Their crime? Hardly bloody watching the show.
WandaVision is an intriguing production. It’s weird, funny, scary and complex. A superhero story with a focus on mystery rather than action. A black and white 60s sitcom starring a witch and a robot that only gets weirder from there. There’s a lot to take in.
Being a conscientious viewer I was up to date. I’d seen all seven episodes that had been released thus far. I knew my friends would love WandaVision. I was looking forward to receiving sweet kudos for introducing them to the show. It wasn’t to be.
The opening Marvel logo had barely left the screen when they jumped on their phones. To my intense anger and frustration, they kept missing important bits. Asking punishing questions like “who’s that?”, “why did that happen”, “where did that person go”, “how come he can fly?”.
If I’d had Wanda’s powers on Saturday afternoon I would have whipped up a little round ball of red magic energy and smashed my friends through the lounge wall into another reality.

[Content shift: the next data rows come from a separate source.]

$ cat src/rtl/controlador_temporizador_if.sv
// Keypad/door/tick inputs and display/magnetron outputs of the microwave cook timer.
// The master side (keypad and control panel) drives the requests; the slave side (the timer) drives the display.
interface controlador_temporizador_if;
  logic [3:0] keypad;
  logic       key_valid;
  logic       start;
  logic       stop;
  logic       clear;
  logic       door_closed;
  logic       tick;
  logic [3:0] min;
  logic [3:0] sec_tens;
  logic [3:0] sec_units;
  logic       mag_on;
  logic       done;

  modport master (
    output keypad, key_valid, start, stop, clear, door_closed, tick,
    input  min, sec_tens, sec_units, mag_on, done
  );

  modport slave (
    input  keypad, key_valid, start, stop, clear, door_closed, tick,
    output min, sec_tens, sec_units, mag_on, done
  );
endinterface

$ cat src/rtl/controlador_temporizador.sv
// Microwave cook-timer sequencer: BCD keypad entry, start/pause/clear, door interlock,
// and a 1 Hz countdown that drives the magnetron enable and the done flag.
module controlador_temporizador (
  input logic                        clk,
  input logic                        clearn,
  controlador_temporizador_if.slave  bus
);

  typedef enum logic [1:0] {
    IDLE  = 2'b00,
    RUN   = 2'b01,
    PAUSE = 2'b10,
    DONE  = 2'b11
  } state_t;

  state_t     state_r;
  state_t     state_next_s;
  logic [3:0] min_r;
  logic [3:0] tens_r;
  logic [3:0] units_r;
  logic [3:0] min_next_s;
  logic [3:0] tens_next_s;
  logic [3:0] units_next_s;
  logic [11:0] dec_s;
  logic       mag_on_r;
  logic       done_r;
  logic       time_zero_s;
  logic       key_ok_s;

  // One-second BCD borrow chain: units mod 10, tens mod 6, then minutes.
  function automatic logic [11:0] bcd_dec(input logic [3:0] m, input logic [3:0] t,
                                          input logic [3:0] u);
    logic [3:0] m_n;
    logic [3:0] t_n;
    logic [3:0] u_n;
    m_n = m;
    t_n = t;
    u_n = u;
    if (u == 4'd0) begin
      u_n = 4'd9;
      if (t == 4'd0) begin
        t_n = 4'd5;
        m_n = m - 4'd1;
      end else begin
        t_n = t - 4'd1;
      end
    end else begin
      u_n = u - 4'd1;
    end
    return {m_n, t_n, u_n};
  endfunction

  assign time_zero_s = (min_r == 4'd0) && (tens_r == 4'd0) && (units_r == 4'd0);
  // A key is refused when the shift would push units above 5 into the seconds-tens digit.
  assign key_ok_s    = bus.key_valid && (bus.keypad <= 4'd9) && (units_r <= 4'd5);

  // Next-state and next-digit decode, resolved in the fixed request priority order.
  always_comb begin
    state_next_s = state_r;
    min_next_s   = min_r;
    tens_next_s  = tens_r;
    units_next_s = units_r;
    dec_s        = bcd_dec(min_r, tens_r, units_r);
    if (bus.clear) begin
      state_next_s = IDLE;
      min_next_s   = 4'd0;
      tens_next_s  = 4'd0;
      units_next_s = 4'd0;
    end else begin
      case (state_r)
        IDLE: begin
          if (bus.start && bus.door_closed && !time_zero_s) begin
            state_next_s = RUN;
          end else if (key_ok_s) begin
            min_next_s   = tens_r;
            tens_next_s  = units_r;
            units_next_s = bus.keypad;
          end else begin
            state_next_s = IDLE;
          end
        end
        RUN: begin
          if (bus.stop || !bus.door_closed) begin
            state_next_s = PAUSE;
          end else if (time_zero_s) begin
            state_next_s = DONE;
          end else if (bus.tick) begin
            min_next_s   = dec_s[11:8];
            tens_next_s  = dec_s[7:4];
            units_next_s = dec_s[3:0];
            if (dec_s == 12'h000) begin
              state_next_s = DONE;
            end else begin
              state_next_s = RUN;
            end
          end else begin
            state_next_s = RUN;
          end
        end
        PAUSE: begin
          if (!bus.stop && bus.door_closed && bus.start) begin
            state_next_s = RUN;
          end else begin
            state_next_s = PAUSE;
          end
        end
        DONE: begin
          if (bus.start) begin
            state_next_s = IDLE;
            min_next_s   = 4'd0;
            tens_next_s  = 4'd0;
            units_next_s = 4'd0;
          end else begin
            state_next_s = DONE;
          end
        end
        default: begin
          state_next_s = IDLE;
          min_next_s   = 4'd0;
          tens_next_s  = 4'd0;
          units_next_s = 4'd0;
        end
      endcase
    end
  end

  // State, digit and output registers; flags are registered from the next state so they track it exactly.
  always_ff @(posedge clk or negedge clearn) begin
    if (!clearn) begin
      state_r  <= IDLE;
      min_r    <= 4'd0;
      tens_r   <= 4'd0;
      units_r  <= 4'd0;
      mag_on_r <= 1'b0;
      done_r   <= 1'b0;
    end else begin
      state_r  <= state_next_s;
      min_r    <= min_next_s;
      tens_r   <= tens_next_s;
      units_r  <= units_next_s;
      mag_on_r <= (state_next_s == RUN);
      done_r   <= (state_next_s == DONE);
    end
  end

  assign bus.min       = min_r;
  assign bus.sec_tens  = tens_r;
  assign bus.sec_units = units_r;
  assign bus.mag_on    = mag_on_r;
  assign bus.done      = done_r;

endmodule
$ cat src/flat_wrapper.sv
// flat-port wrapper written by rule: the top's interface ports become plain ports
module controlador_temporizador_flat 
  (clk, clearn, bus_keypad, bus_key_valid, bus_start, bus_stop, bus_clear, bus_door_closed, bus_tick, bus_min, bus_sec_tens, bus_sec_units, bus_mag_on, bus_done);
  controlador_temporizador_if bus_i ();
  input logic clk;
  input logic clearn;
  input wire logic [$bits(bus_i.keypad)-1:0] bus_keypad;
  input wire logic [$bits(bus_i.key_valid)-1:0] bus_key_valid;
  input wire logic [$bits(bus_i.start)-1:0] bus_start;
  input wire logic [$bits(bus_i.stop)-1:0] bus_stop;
  input wire logic [$bits(bus_i.clear)-1:0] bus_clear;
  input wire logic [$bits(bus_i.door_closed)-1:0] bus_door_closed;
  input wire logic [$bits(bus_i.tick)-1:0] bus_tick;
  output wire logic [$bits(bus_i.min)-1:0] bus_min;
  output wire logic [$bits(bus_i.sec_tens)-1:0] bus_sec_tens;
  output wire logic [$bits(bus_i.sec_units)-1:0] bus_sec_units;
  output wire logic [$bits(bus_i.mag_on)-1:0] bus_mag_on;
  output wire logic [$bits(bus_i.done)-1:0] bus_done;
  assign bus_i.keypad = bus_keypad;
  assign bus_i.key_valid = bus_key_valid;
  assign bus_i.start = bus_start;
  assign bus_i.stop = bus_stop;
  assign bus_i.clear = bus_clear;
  assign bus_i.door_closed = bus_door_closed;
  assign bus_i.tick = bus_tick;
  assign bus_min = bus_i.min;
  assign bus_sec_tens = bus_i.sec_tens;
  assign bus_sec_units = bus_i.sec_units;
  assign bus_mag_on = bus_i.mag_on;
  assign bus_done = bus_i.done;
  controlador_temporizador u_core (.clk(clk), .clearn(clearn), .bus(bus_i));
endmodule
$ cat config.mk
export PLATFORM = sky130hd
export DESIGN_NAME = controlador_temporizador_flat
export DESIGN_NICKNAME = d
export VERILOG_FILES = /design/src/rtl/controlador_temporizador_if.sv /design/src/rtl/controlador_temporizador.sv /design/src/flat_wrapper.sv
export SDC_FILE = /design/constraint.sdc
export NUM_CORES = 1
export LEC_CHECK = 0
export ABC_CLOCK_PERIOD_IN_PS = 4550
export BUFFER_PORTS_ARGS = -buffer_cell sky130_fd_sc_hd__buf_2
export CORE_MARGIN = 1.5
export CORE_UTILIZATION = 50
export DETAILED_ROUTE_END_ITERATION = 12
export PLACE_DENSITY = 0.73
export SETUP_SLACK_MARGIN = 0.15
export SLEW_MARGIN = 20
export SYNTH_ARGS = -nofsm -noshare
export SYNTH_HDL_FRONTEND = slang
export SYNTH_SLANG_ARGS = --single-unit
$ cat constraint.sdc
create_clock -name clk -period 4.55 [get_ports clk]
set_clock_uncertainty 0.05 [all_clocks]
set_input_delay 0.2275 -clock clk [delete_from_list [all_inputs] [get_ports clk]]
set_output_delay 0.2275 -clock clk [all_outputs]
set_load 0.02 [all_outputs]
==> summary.txt, run 1 <==
Placement
  • DP HPWL: 2130 um
  • RD Place Congestion: 0.915
  • Input/output buffers: 25
  • Post-placement setup slack: 1.89 ns

Timing
  • Worst hold slack: 0.259 ns
  • Final Hold Fails: 0
  • Relative slew slack: 50.3%
  • Crit path time final: 2.71 ns
  • Period utilization: 59.6%
  • Final count of negative-setup-slack endpoints: 0
  • Fmax: 0.369 GHz
  • RSZ-0062 raised after global routing: no
  • TNS Setup: 0 ns
  • Post-route worst setup slack: 1.84 ns
  • Fin. max-slew vios: 0
  • Worst slew pin tran: 0.745 ns

Yosys
  • Syn avg cell area: 8.75 um^2
  • Synth Cell Area: 1220 um^2
  • Count leader, synth: a21oi_1
  • Post-synth top area cell: dfrtp_1
  • Sequential element share of the synthesized area: 32.9%
  • Async set or reset register ratio after synthesis: 100%
  • Post-synth top cells: a21oi_1 (21), dfrtp_1 (16), nand2_1 (10), a211oi_2 (9), o21ai_0 (9)
  • Area contributors post-synth: dfrtp_1 (33%), a211oi_2 (9.3%), a21oi_1 (8.6%)
  • Post-synth top flop: dfrtp_1
  • Unique masters post-synth: 39
  • Seq cells post-synth: 16
  • Top-area cell type share of the netlist area: 32.9%
  • Ys Warns: 0
  • Cells after Synth: 139
  • Synth Net Count: 152
  • Post-synth EDFFs: 0

Global routing
  • Largest net degree at the start of global routing: 17
  • First-pass GRT wire length: 5280 um
  • Initial antenna violation count: 0
  • Total Routing Usage GR: 25.8%
  • Grt ovf: 0
  • Number of global-route vias before repair: 1109

CTS
  • Hold buffer count at cts: 1
  • Worst-path clk slew: 0.11 ns
  • CTS tree: built
  • Post-cts resize count: 0
  • Root buffer cell: clkbuf_4
  • Clk Latency, worst-skew pair: 0.30 ns
  • TritonCTS Buffers: 3
  • Htree depth: 1
  • Clock Tree Buf Depth: 2
  • Clock sinks: 16
  • Setup bufs post-CTS: 0

Finish
  • N_diodes: 0
  • Fraction of layout cells with a size suffix above 1: 29.6%
  • # nets final: 173
  • Synth-to-Final Area Change: 13.1%
  • Fillers: 228

Run status
  • Status: completed

Detailed routing
  • DR vias: 1216
  • Routed WL: 3170 um
  • Routed WL per cell: 17.0 um
  • Post-route ant nets: 0
  • DRC viols: 0
  • First-pass DRT Iterations: 4
  • DR iter-0 viols: 37
  • Vias/cell: 6.50

Critical path
  • Worst Path Arrival: 2.81 ns
  • Worst Path Max Fanout: 13
  • Critical Path Start Type: flip-flop
  • Worst EP required: 4.65 ns
  • CP endpoint kind: flip-flop
  • Crit path kind: reg -> reg

Power
  • Comb pwr share: 53.0%
  • Register share of total power: 32.6%
  • Pwr per Cell Area: 503 nW/um^2
  • Net Sw Power: 0.328 mW
  • Net Sw Frac: 47.5%
  • Leakage Power: 0.556 nW
  • VDD IR-drop max: 0.287 mV
  • Power Internal: 0.363 mW
  • Clock Power Share: 14.4%

Floorplanning
  • Die area: 2740 um^2
  • Starting Density: 53.9%
  • Die width: 52.3 um
  • Core Area: 2250 um^2
  • Std cell rows: 17
  • Chip height: 52.3 um
  • I/O pin count: 26

Run
  • Max_cap viols: 0

Min path
  • Min-Delay Path Class: in -> reg
-- flip-flops by register name, indices dropped and copies added, names as in the netlist --
register and cells:
u_core.bus.sec_tens 4, u_core.bus.mag_on 1, u_core.state_r 2, u_core.bus.sec_units 4, u_core.bus.done 1, u_core.bus.min 4
-- final timing paths --
path | cells after the start | endpoint | startpoint | slack [ns]
max in group asynchronous | 2 | u_core.bus.sec_units[1] | clearn | 3.86
min reg2reg | 2 | u_core.bus.min[3] | u_core.bus.sec_tens[3] | 0.63
max reg2reg | 5 | u_core.bus.min[2] | u_core.state_r[0] | 1.84
max | 5 | u_core.bus.min[2] | u_core.state_r[0] | 1.84
min | 3 | u_core.bus.sec_units[0] | bus_keypad[0] | 0.26
min in group asynchronous | 2 | u_core.bus.sec_tens[2] | clearn | 0.31
-- power groups by stage --
stage	clock (mW)	combinational (mW)	sequential, mW
floorplan	0	0.282	0.230
global placement	0	0.356	0.225
detailed placement	0	0.363	0.226
CTS	0.102	0.366	0.223
global route	0.109	0.408	0.232
finish	0.0999	0.367	0.225
===== config.mk =====
export PLATFORM = sky130hd
export DESIGN_NAME = jump_address_loader
export DESIGN_NICKNAME = d
export VERILOG_FILES = /design/src/rtl/jump_address_loader.sv
export SDC_FILE = /design/constraint.sdc
export NUM_CORES = 1
export LEC_CHECK = 0
export BUFFER_PORTS_ARGS = -buffer_cell sky130_fd_sc_hd__buf_2
export CORE_UTILIZATION = 45
export DETAILED_ROUTE_END_ITERATION = 16
export PLACE_DENSITY = 0.65
export SLEW_MARGIN = 20
export SYNTH_ARGS = -nofsm -noshare
export SYNTH_HDL_FRONTEND = slang
export SYNTH_SLANG_ARGS = --single-unit

===== constraint.sdc =====
create_clock -name inCLK -period 2.2 [get_ports inCLK]
set_input_delay 0.33 -clock inCLK [delete_from_list [all_inputs] [get_ports inCLK]]
set_output_delay 0.33 -clock inCLK [all_outputs]
set_load 0.02 [all_outputs]

===== src/rtl/jump_address_loader.sv =====
// Fetches a two-byte jump operand over the W bus and parallel-loads the PC.
// A not-taken jump simply steps the PC past the operand bytes.
module jump_address_loader #(
    parameter int unsigned pTIMEOUT = 15
) (
    input  logic        inCLK,
    input  logic        inRST,
    input  logic        inStart,
    input  logic        inCondition,
    input  logic        inByteValid,
    input  logic [7:0]  inWbus,
    output logic        outRequest,
    output logic        outINC,
    output logic [15:0] outData,
    output logic        outPRST,
    output logic        outBusy,
    output logic        outDone,
    output logic        outError
);

    localparam logic [7:0] LP_TIMEOUT = 8'(pTIMEOUT);

    typedef enum logic [2:0] {
        IDLE,
        REQ_LO,
        REQ_HI,
        LOAD,
        SKIP1,
        SKIP2
    } state_t;

    state_t      r_state;
    state_t      w_next;
    logic [7:0]  r_lo;
    logic [7:0]  r_cnt;
    logic [15:0] r_data;
    logic        r_request;
    logic        r_prst;
    logic        r_busy;
    logic        r_done;
    logic        r_error;

    logic w_in_req;
    logic w_timeout;
    logic w_next_req;

    assign w_in_req   = (r_state == REQ_LO) || (r_state == REQ_HI);
    assign w_timeout  = w_in_req && !inByteValid && (r_cnt == LP_TIMEOUT);
    assign w_next_req = (w_next == REQ_LO) || (w_next == REQ_HI);

    always_comb begin
        w_next = r_state;
        case (r_state)
            IDLE: begin
                if (inStart)
                    w_next = inCondition ? REQ_LO : SKIP1;
            end
            REQ_LO: begin
                if (inByteValid)
                    w_next = REQ_HI;
                else if (w_timeout)
                    w_next = IDLE;
            end
            REQ_HI: begin
                if (inByteValid)
                    w_next = LOAD;
                else if (w_timeout)
                    w_next = IDLE;
            end
            LOAD:    w_next = IDLE;
            SKIP1:   w_next = SKIP2;
            SKIP2:   w_next = IDLE;
            default: w_next = IDLE;
        endcase
    end

    // Status outputs are registered from the next state so they line up with it.
    always_ff @(posedge inCLK) begin
        if (inRST) begin
            r_state   <= IDLE;
            r_lo      <= 8'h00;
            r_cnt     <= 8'h00;
            r_data    <= 16'h0000;
            r_request <= 1'b0;
            r_prst    <= 1'b0;
            r_busy    <= 1'b0;
            r_done    <= 1'b0;
            r_error   <= 1'b0;
        end else begin
            r_state   <= w_next;
            r_request <= w_next_req;
            r_prst    <= (w_next == LOAD);
            r_busy    <= (w_next != IDLE);
            r_done    <= (w_next == LOAD) || (w_next == SKIP2);
            r_error   <= w_timeout;

            if (w_next_req && (w_next != r_state))
                r_cnt <= 8'h00;
            else if (w_in_req && !inByteValid && !w_timeout)
                r_cnt <= r_cnt + 8'h01;

            if ((r_state == REQ_LO) && inByteValid)
                r_lo <= inWbus;
            // High byte lands straight in the PC load register with the low byte.
            if ((r_state == REQ_HI) && inByteValid)
                r_data <= {inWbus, r_lo};
        end
    end

    assign outINC     = (w_in_req && inByteValid)
                     || (r_state == SKIP1)
                     || (r_state == SKIP2);
    assign outRequest = r_request;
    assign outData    = r_data;
    assign outPRST    = r_prst;
    assign outBusy    = r_busy;
    assign outDone    = r_done;
    assign outError   = r_error;

endmodule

On the rare occasion they did zone-in, they focused on the wrong stuff. If you want to get to the marrow of a story don’t spend the show researching the actors. It’s irrelevant that Wanda is the younger sister of billionaire twins Mary-Kate and Ashley Olsen. It doesn’t help your understanding of the plot spending an entire episode looking at old pictures of her trying to work out if she has had a nose job.
For the purposes of the show, she is Wanda. Like all good actors, she completely inhabits her onscreen role. Watch her as Wanda, not Elizabeth bloody Olsen. Who cares who she really is?
If I possessed Wanda’s powers I would have zapped my friends into the actual show and forced them to live it for real. That would have focused their attention.
I love Tom Cruise movies. He’s fantastic in Edge of Tomorrow, Minority Report, all 400 Mission Impossible flicks. That fact that he’s a bit of a dick in real life is irrelevant. We enjoy his movies for what they are while we watch them.
Same with New Zealand’s own Russell Crowe. When Maximus Decimus Meridius looks Caesar Marcus Aurelius Commodus in the eyes and tells him he is “Commander of the Armies of the North, General of the Felix Legions, loyal servant to the true emperor, Marcus Aurelius. Father to a murdered son, husband to a murdered wife. And I will have my vengeance, in this life or the next” it doesn’t matter that our Russ once hiffed a phone at a hotel receptionist or beat up Eric Watson in a bar toilet. Russell Crowe doesn’t exist in the Gladiator universe: Maximus does.
So concentrate on the flick and not gossip about the actor from your phone.
WandaVision is a great show. I couldn’t recommend watching it more and by watching I mean put your freaking phone down and zone in.
There are just two episodes to go in this series, God how I wish I had the power to enslave everyone’s minds and force them to watch.